- _WORK ITEM_:
Look through the data below for the string "resized", and copy every line where it turns up.

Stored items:

§ §

===== src/rtl/store_narrow_serializer.sv =====
// Narrows a 64-bit store value to 1/2/4/8 bytes and writes it little-endian to a byte-wide port.
// Optional truncation flag is enabled by defining TRUNC_FLAG_EN.
module store_narrow_serializer #(
  parameter int DATA_W = 64,
  parameter int ADDR_W = 64
) (
  input  logic              clk,
  input  logic              reset,
  input  logic              in_valid,
  output logic              in_ready,
  input  logic [DATA_W-1:0] in_data,
  input  logic [ADDR_W-1:0] in_addr,
  input  logic [1:0]        in_size,
  output logic              mem_wr_en,
  output logic [ADDR_W-1:0] mem_addr,
  output logic [7:0]        mem_wdata,
  input  logic              mem_ready,
  output logic              busy,
  output logic              done,
  output logic              trunc_err
);

  typedef enum logic [1:0] {
    IDLE = 2'd0,
    SEND = 2'd1,
    DONE = 2'd2
  } state_t;

  state_t            state;
  state_t            state_nx;
  logic [DATA_W-1:0] shreg;
  logic [ADDR_W-1:0] base;
  logic [2:0]        idx;
  logic [2:0]        last;
  logic [2:0]        last_nx;
  logic              accept;
  logic              last_byte;

  assign accept    = in_valid & in_ready;
  assign last_byte = (idx == last);

  always_comb begin
    last_nx = 3'd0;
    unique case (1'b1)
      (in_size == 2'b00): last_nx = 3'd0;
      (in_size == 2'b01): last_nx = 3'd1;
      (in_size == 2'b10): last_nx = 3'd3;
      (in_size == 2'b11): last_nx = 3'd7;
      default:            last_nx = 3'd0;
    endcase
  end

  always_ff @(posedge clk or negedge reset) begin
    if (!reset) begin
      state <= IDLE;
    end else begin
      state <= state_nx;
    end
  end

  always_comb begin
    state_nx = state;
    unique case (state)
      IDLE: if (accept) state_nx = SEND;
      SEND: if (mem_ready && last_byte) state_nx = DONE;
      DONE: state_nx = IDLE;
      default: state_nx = IDLE;
    endcase
  end

  always_ff @(posedge clk or negedge reset) begin
    if (!reset) begin
      shreg <= '0;
      base  <= '0;
      idx   <= 3'd0;
      last  <= 3'd0;
    end else if (accept) begin
      shreg <= in_data;
      base  <= in_addr;
      idx   <= 3'd0;
      last  <= last_nx;
    end else if (state == SEND && mem_ready && !last_byte) begin
      shreg <= {8'h00, shreg[DATA_W-1:8]};
      idx   <= idx + 3'd1;
    end
  end

  // Outputs decode from state alone, so reset drops mem_wr_en asynchronously.
  always_comb begin
    in_ready  = 1'b0;
    mem_wr_en = 1'b0;
    mem_addr  = '0;
    mem_wdata = 8'h00;
    busy      = 1'b0;
    done      = 1'b0;
    unique case (state)
      IDLE: in_ready = 1'b1;
      SEND: begin
        mem_wr_en = 1'b1;
        mem_addr  = base + ADDR_W'(idx);
        mem_wdata = shreg[7:0];
        busy      = 1'b1;
      end
      DONE: begin
        busy = 1'b1;
        done = 1'b1;
      end
      default: ;
    endcase
  end

`ifdef TRUNC_FLAG_EN
  logic trunc_q;
  logic trunc_nx;

  always_comb begin
    trunc_nx = 1'b0;
    unique case (1'b1)
      (in_size == 2'b00): trunc_nx = |in_data[63:8];
      (in_size == 2'b01): trunc_nx = |in_data[63:16];
      (in_size == 2'b10): trunc_nx = |in_data[63:32];
      (in_size == 2'b11): trunc_nx = 1'b0;
      default:            trunc_nx = 1'b0;
    endcase
  end

  always_ff @(posedge clk or negedge reset) begin
    if (!reset) begin
      trunc_q <= 1'b0;
    end else if (accept) begin
      trunc_q <= trunc_nx;
    end
  end

  assign trunc_err = trunc_q;
`else
  assign trunc_err = 1'b0;
`endif

endmodule


===== config.mk =====
export PLATFORM = sky130hd
export DESIGN_NAME = store_narrow_serializer
export DESIGN_NICKNAME = d
export VERILOG_FILES = /design/src/rtl/store_narrow_serializer.sv
export SDC_FILE = /design/constraint.sdc
export NUM_CORES = 1
export LEC_CHECK = 0
export ABC_CLOCK_PERIOD_IN_PS = 2670
export BUFFER_PORTS_ARGS = -buffer_cell sky130_fd_sc_hd__buf_4
export CAP_MARGIN = 30
export CORE_MARGIN = 2
export CORE_UTILIZATION = 45
export DETAILED_ROUTE_END_ITERATION = 12
export GPL_TIMING_DRIVEN = 0
export PLACE_DENSITY_LB_ADDON = 0.1
export SLEW_MARGIN = 20
export SYNTH_ARGS = -nofsm -noshare
export SYNTH_HDL_FRONTEND = slang
export SYNTH_SLANG_ARGS = --single-unit

===== constraint.sdc =====
create_clock -name clk -period 2.67 [get_ports clk]
set_input_delay 0 -clock clk [delete_from_list [all_inputs] [get_ports clk]]
set_output_delay 0 -clock clk [all_outputs]
set_load 0.03 [all_outputs]

==> results.sh, run 1 <==
export IMPL_status="finished with violations"
export IMPL_violations="negative setup slack"
export IMPL_cp_max_fo=7
export IMPL_avgSynthCellArea_sq_um=8.33
export IMPL_max_freq_mhz=348
export IMPL_fin_crit_ps=2880
export IMPL_fin_skew_ps=6.18
export IMPL_finalHoldViolations=0
export IMPL_fin_crit_sh_pct=108
export IMPL_post_route_util_pct=73.9
export IMPL_h_tree_depth=4
export IMPL_area_growth_synth_to_final_pct=60.7
export IMPL_synth_area_sq_um=7600
export IMPL_die_h_um=134
export IMPL_synth_mux_area_share_pct=7.51
export IMPL_finalWorstSetupSlack_ps=-205
export IMPL_r2r_start="state[0]$_DFFE_PN0P_"
export IMPL_antenna_cells=0
export IMPL_setup_tns_ps=-2410
export IMPL_die_area_sq_um=17900
export IMPL_place_ws_ps=-405
export IMPL_num_nets_final=1443
export IMPL_die_w_um=134
export IMPL_synth_nets=1054
export IMPL_synth_fa_ha_area_share_pct=1.42
export IMPL_gp_congestion=0.848
export IMPL_required_ps=2670
export IMPL_synth_simple_area_share_pct=28.1
export IMPL_crit_path_cell_trace="ha_2 -> inv_2 -> fa_2 -> nor2b_4 -> o21ba_4 -> nand4_4 -> buf_8 -> or4_4 -> a21oi_2 -> buf_6"
export IMPL_power_density_nw_per_um2=1020
export IMPL_yosysWarningCount=0
export IMPL_finalWirelength_um=25000
export IMPL_cts_root_buffer="clkbuf_16"
export IMPL_hold_ws_ps=42.6
export IMPL_cts_buffers=17
export IMPL_num_rows=47
export IMPL_vias_per_cell=5.27
export IMPL_grt_antenna_before_repair=0
export IMPL_ioPinCount=211
export IMPL_drive_above_1_share_pct=28.2
export IMPL_worstPathArrival_ps=2880
export IMPL_grt_max_degree=73
export IMPL_grt_ovfl_total=0
export IMPL_cts_tree="built"
export IMPL_worst_skew_pair_late_latency_ps=420
export IMPL_start_kind="flip-flop"
export IMPL_ir_worst_vdd_mv=0.606
export IMPL_drv_cap=0
export IMPL_slew_violations=0
export IMPL_synth_cells=912
export IMPL_hpwl_um=16400
export IMPL_start_util_pct=46.0
export IMPL_antenna_left=0
export IMPL_first_iter_violations=573
export IMPL_cp_slowest_cell="or4_4"
export IMPL_min_to="state[1]$_DFFE_PN0P_"
export IMPL_synth_xor_area_share_pct=3.57
export IMPL_cpPeakStageDelay_ps=480
export IMPL_hold_path_class="primary input to flip-flop"
export IMPL_worst_slew_pin_slew_ps=822
export IMPL_vias=8079
export IMPL_cts_clk_slew_worst_paths_ps=60
export IMPL_max_slew_margin_pct=45.2
export IMPL_rsz0062_at_grt="yes"
export IMPL_endpoint_kind="output pin"
export IMPL_r2r_cells=8
export IMPL_r2r_slack_ps=180
export IMPL_grt_pass1_wl_um=38900
export IMPL_synth_top_family_by_area="simple AND/OR/NAND/NOR gates"
export IMPL_clock_path_buffers=2
export IMPL_drcViolationCount=0
export IMPL_holdCritStartpoint="mem_ready"
export IMPL_seq_area_frac_synth_pct=44.8
export IMPL_cts_sinks=136
export IMPL_synth_compound_area_share_pct=10.8
export IMPL_dr_pass1_iters=4
export IMPL_hold_depth=4
export IMPL_p_leak_nw=5.44
export IMPL_ys_ff_latch=136
export IMPL_worst_setup_path_type="flip-flop to output pin"
export IMPL_portBuffers=209
export IMPL_r2r_end="base[54]$_DFFE_PN0P_"
export IMPL_grt_pass1_vias=7733
export IMPL_coreArea_sq_um=16500
export IMPL_gr_usage_all_layers_pct=27.4
export IMPL_setup_viol=19
export IMPL_wl_per_cell_um=16.3
export IMPL_yosysUniqueCellTypes=43
export IMPL_fill_cells=1215
## power by group
group | total [mW] | internal [mW] | switching (mW)
clock network | 2.29 | 1.34 | 0.946
registers | 4.07 | 3.07 | 0.996
logic | 6.09 | 2.46 | 3.63
total | 12.4 | 6.87 | 5.58
## sequential cells by signal, summed over array words and instances (netlist names)
| register | flops |
|---|---|
| state | 2 |
| base | 64 |
| idx | 3 |
| last | 3 |
| shreg | 64 |
## worst max-delay path by stage
| stage | from | to | slack [ps] |
|---|---|---|---|
| CTS | idx[0]$_DFFE_PN0P_ | mem_addr[50] | -190 |
| finish | base[0]$_DFFE_PN0P_ | mem_addr[56] | -210 |
| floorplan | idx[0]$_DFFE_PN0P_ | mem_addr[48] | 40 |
| detailed placement | idx[0]$_DFFE_PN0P_ | mem_addr[60] | -410 |
| global route | base[0]$_DFFE_PN0P_ | mem_addr[62] | -270 |
| global placement | idx[0]$_DFFE_PN0P_ | mem_addr[60] | -420 |
## critical path: cells and delay by family, from the launching register on
kind                       cells  cell delay, ps
and+or+nand+nor                3             780
DFF                            1             350
AOI/OAI and AO/OA              2             360
buffers and inverters          3             400
adders and majority gates      2             550
## placed cells by master (no fill, tap or decap), drive strengths merged, types with 2 or more instances in the layout
cell type	n
a21oi	38
and2	17
and3	11
and4	8
buf	254
clkbuf	63
clkinv	4
clkinvlp	5
dfrtp	136
dlygate4sd3	133
ha	7
inv	11
mux2i	57
nand2	287
nand3	25
nand4	28
nor2	37
nor2b	3
nor3	4
nor4	5
o21a	2
o21ai	79
o31ai	25
or3	9
or4	25
xnor2	11
xor2	20
## layer usage
metal  global-route usage (%)  share of wire, %  up-vias
met5                        0                 0        -
met4                     9.81               2.3        0
met3                     4.95               4.9       47
met2                     47.0                51      259
met1                     34.8                42     3863
li1                         -                 -     3910
## final cells by class
| cell class | instances | area [sq um] | area share (%) |
|---|---|---|---|
| Sequential cell | 136 | 3410 | 27.9 |
| Clock inverter | 12 | 119 | 0.973 |
| Buffer | 57 | 302 | 2.47 |
| Timing Repair Buffer | 373 | 3260 | 26.7 |
| Tap cell | 220 | 275 | 2.25 |
| Multi-Input combinational cell | 707 | 4360 | 35.7 |
| Inverter | 9 | 33.8 | 0.277 |
| Clock buffer | 20 | 457 | 3.74 |
## timing repair
action	CTS	global route
endpoints found under the setup margin	112	126
setup buffers	16	15
endpoints found under the hold margin	210	0
hold buffers	133	0
resized for setup	89	49
pin swaps	32	17
## logic make-up (layout without fill, tap and decap cells)
group	after synthesis	after routing
simple gates	462	462
compound gates	148	148
flops	136	136
buf+inv	69	471
mux	57	57
xor+xnor	31	31
fa+ha+maj	8	8
other cells	1	1
## cells in the mapped netlist, drive strengths merged
master | number | area share [%]
o21ba | 1 | 0.13
fa | 1 | 0.26
nand4 | 28 | 2.7
or4 | 25 | 2.5
dfrtp | 136 | 45
nor2 | 37 | 1.9
o31ai | 25 | 2.5
conb | 1 | 0.049
and2 | 17 | 1.4
or3 | 9 | 0.74
nor2b | 3 | 0.25
a31oi | 1 | 0.082
or2 | 1 | 0.082
clkbuf | 48 | 2.4
mux2i | 57 | 7.5
clkinv | 1 | 0.049
nand3 | 25 | 1.6
nand2 | 287 | 14
o21ai | 79 | 5.2
o21a | 2 | 0.20
a21oi | 38 | 2.5
ha | 7 | 1.2
nor3 | 4 | 0.26
o21bai | 1 | 0.099
xnor2 | 11 | 1.3
nand2b | 1 | 0.082
nor4 | 5 | 0.49
buf | 12 | 0.94
inv | 8 | 0.40
o31a | 1 | 0.12
xor2 | 20 | 2.3
and4 | 8 | 0.95
nand4b | 1 | 0.12
and3 | 11 | 0.91
## metrics by stage
| step | instances | power [mW] | area (sq um) |
|---|---|---|---|
| 2_1_floorplan | 912 | 7.42 | 7640 |
| 3_3_place_gp | 1341 | 9.31 | 9480 |
| 3_5_place_dp | 1342 | 9.42 | 9520 |
| 4_1_cts | 1522 | 12.2 | 11900 |
| 5_1_grt | 1534 | 13.2 | 12200 |
| 6_report | 1534 | 12.4 | 12200 |
No activity file was read; power rests on OpenSTA's default activity.
==> run 2: changes to the inputs <==
--- a/config.mk
+++ b/config.mk
@@ -5,7 +5,7 @@
 export SDC_FILE = /design/constraint.sdc
 export NUM_CORES = 1
 export LEC_CHECK = 0
-export ABC_CLOCK_PERIOD_IN_PS = 2670
+export ABC_CLOCK_PERIOD_IN_PS = 3100
 export BUFFER_PORTS_ARGS = -buffer_cell sky130_fd_sc_hd__buf_4
 export CAP_MARGIN = 30
 export CORE_MARGIN = 2
==> constraint.sdc (replaced) <==
create_clock -name clk -period 3.1 [get_ports clk]
set_input_delay 0 -clock clk [delete_from_list [all_inputs] [get_ports clk]]
set_output_delay 0 -clock clk [all_outputs]
set_load 0.03 [all_outputs]
==> run 2 against run 1 <==
Effect of this change:
- critical path type unchanged
- the flow now finishes without violations
- register-to-register slack gained 220 ps
- critical endpoint is now mem_addr[52]
- combinational power shrank 20%
- die area is the same
- highest routed layer unchanged
- sequential power shrank 15%
- clock skew grew 3.7 ps
- clock power shrank 7%
- utilization shrank 4.1 points
- first-iteration DRC count shrank 13%
==> results.sh, run 2 (same netlist as run 1, synthesis figures left out) <==
export IMPL_min_to="state[1]$_DFFE_PN0P_"
export IMPL_holdCritStartpoint="mem_ready"
export IMPL_hpwl_um=16900
export IMPL_r2r_end="shreg[22]$_DFFE_PN0P_"
export IMPL_cp_slowest_cell="or4_1"
export IMPL_multi_input_area_sq_um=3970
export IMPL_fin_skew_ps=9.87
export IMPL_grt_pass1_vias=8011
export IMPL_switching_power_mw=4.61
export IMPL_die_area_sq_um=17900
export IMPL_switching_share_pct=44.1
export IMPL_fin_crit_sh_pct=97.6
export IMPL_start_kind="flip-flop"
export IMPL_r2r_start="state[1]$_DFFE_PN0P_"
export IMPL_setup_tns_ps=0
export IMPL_clock_path_buffers=2
export IMPL_cts_tree="built"
export IMPL_grt_pass1_wl_um=40100
export IMPL_area_growth_synth_to_final_pct=51.7
export IMPL_slew_violations=0
export IMPL_worst_skew_pair_late_latency_ps=430
export IMPL_vias=7950
export IMPL_p_int_mw=5.85
export IMPL_setup_viol=0
export IMPL_endpoint_kind="output pin"
export IMPL_rsz0062_at_grt="yes"
export IMPL_hold_path_class="primary input to flip-flop"
export IMPL_seq_area_sq_um=3400
export IMPL_seqPwrFrac_pct=33.1
export IMPL_place_ws_ps=-29.4
export IMPL_worst_setup_path_type="flip-flop to output pin"
export IMPL_p_clk_share_pct=20.4
export IMPL_r2r_cells=9
export IMPL_cts_clk_slew_worst_paths_ps=60
export IMPL_cts_root_buffer="clkbuf_16"
export IMPL_ir_worst_vdd_mv=0.488
export IMPL_reg_largest_list="base: 64 flops, shreg: 64 flops"
export IMPL_max_freq_mhz=331
export IMPL_max_slew_margin_pct=61.8
export IMPL_finalWorstSetupSlack_ps=74.5
export IMPL_die_w_um=134
export IMPL_grt_max_degree=91
export IMPL_cpPeakStageDelay_ps=500
export IMPL_finalWirelength_um=25000
export IMPL_cp_max_fo=7
export IMPL_gp_congestion=0.867
export IMPL_drv_cap=0
export IMPL_die_h_um=134
export IMPL_hold_depth=4
export IMPL_grt_ovfl_total=0
export IMPL_ioPinCount=211
export IMPL_cts_buffers=17
export IMPL_antenna_left=0
export IMPL_worst_slew_pin_slew_ps=574
export IMPL_drive_above_1_share_pct=21.6
export IMPL_grt_antenna_before_repair=1
export IMPL_h_tree_depth=4
export IMPL_coreArea_sq_um=16500
export IMPL_layout_commonest_cell="nand2_1"
export IMPL_cts_sinks=136
export IMPL_vias_per_cell=5.26
export IMPL_num_nets_final=1420
export IMPL_portBuffers=209
export IMPL_required_ps=3100
export IMPL_fin_crit_ps=3030
export IMPL_combPwrFrac_pct=46.5
export IMPL_worstPathArrival_ps=3030
export IMPL_layout_common_cells="nand2_1, buf_4, dfrtp_1"
export IMPL_num_rows=47
export IMPL_fill_cells=1369
export IMPL_dr_pass1_iters=5
export IMPL_p_leak_nw=5.22
export IMPL_gr_usage_all_layers_pct=28.2
export IMPL_start_util_pct=46.0
export IMPL_status="completed"
export IMPL_r2r_slack_ps=400
export IMPL_crit_path_cell_trace="ha_1 -> inv_1 -> fa_1 -> nor2b_2 -> o21ba_4 -> nand4_4 -> buf_6 -> or4_1 -> a21oi_1 -> buf_4"
export IMPL_first_iter_violations=500
export IMPL_drcViolationCount=0
export IMPL_wl_per_cell_um=16.5
export IMPL_finalHoldViolations=0
export IMPL_power_density_nw_per_um2=906
==> run 2: metrics by stage <==
step / utilization [%] / power (mW) / area (sq um) / hold WS, ps / std cells
floorplan: - / 6.36 / 7600 / -296 / 912
global placement: 57.2 / 7.98 / 9450 / 192 / 1341
detailed placement: 57.4 / 8.11 / 9480 / -74.1 / 1342
CTS: 69.5 / 10.4 / 11500 / 15.3 / 1508
global route: 69.8 / 11.1 / 11500 / 59.0 / 1511
finish: 69.8 / 10.5 / 11500 / 23.4 / 1511
==> run 2: area by class of cell <==
class	instances	share of cell area (%)
sequential	136	29.5
antenna	1	0.0217
timing repair buffer	348	25.8
clock buffer	21	4.08
buffer	59	2.20
clock inverter	10	1.25
multi-input combinational	707	34.4
tap	220	2.39
inverter	9	0.293
==> run 2: timing repair <==
action                                 4_1_cts  5_1_grt
buffers inserted                             3        1
pin swaps                                    0        2
endpoints found under the hold margin      269        0
setup endpoints to repair                   21        9
cloned                                       0        1
gates resized for setup                     11       12
hold buffers                               133        0
==> run 2: how the worst max path moves through the flow <==
| stage | to | cells past startpoint | startpoint | slack (ps) |
|---|---|---|---|---|
| floorplan | mem_addr[50] | 10 | idx[0]$_DFFE_PN0P_ | 340 |
| global placement | mem_addr[60] | 11 | idx[0]$_DFFE_PN0P_ | -60 |
| detailed placement | mem_addr[60] | 11 | idx[0]$_DFFE_PN0P_ | -30 |
| CTS | mem_addr[62] | 10 | idx[0]$_DFFE_PN0P_ | 60 |
| global route | mem_addr[56] | 10 | base[0]$_DFFE_PN0P_ | -10 |
| finish | mem_addr[52] | 10 | idx[0]$_DFFE_PN0P_ | 70 |
==> run 2: routing by layer <==
layer,part of all wire (%),vias to the layer above,GRT usage (%),wire (um)
li1,-,3866,-,-
met1,42,3767,35.4,10500
met2,50,280,48.8,12500
met3,6.0,37,5.33,1490
met4,2.1,0,9.75,528
met5,0,-,0,0
==> run 2: power by group through the flow <==
stage	clock network (mW)	registers (mW)	logic, mW
after floorplan	0	3.20	3.16
after global placement	0	3.44	4.55
after detailed placement	0	3.47	4.65
after CTS	2.15	3.44	4.85
after global routing	2.22	3.57	5.33
final	2.13	3.46	4.86
==> run 2: worst max-delay path: cells and delay by family (launching register included) <==
| kind | cells | cell delay [ps] |
|---|---|---|
| AOI/OAI and AO/OA | 2 | 400 |
| adders and majority gates | 2 | 590 |
| buffers and inverters | 3 | 430 |
| DFF | 1 | 360 |
| and+or+nand+nor | 3 | 820 |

§ §

- _RESPONSE TO THIS TASK_:
resized for setup	89	49
gates resized for setup                     11       12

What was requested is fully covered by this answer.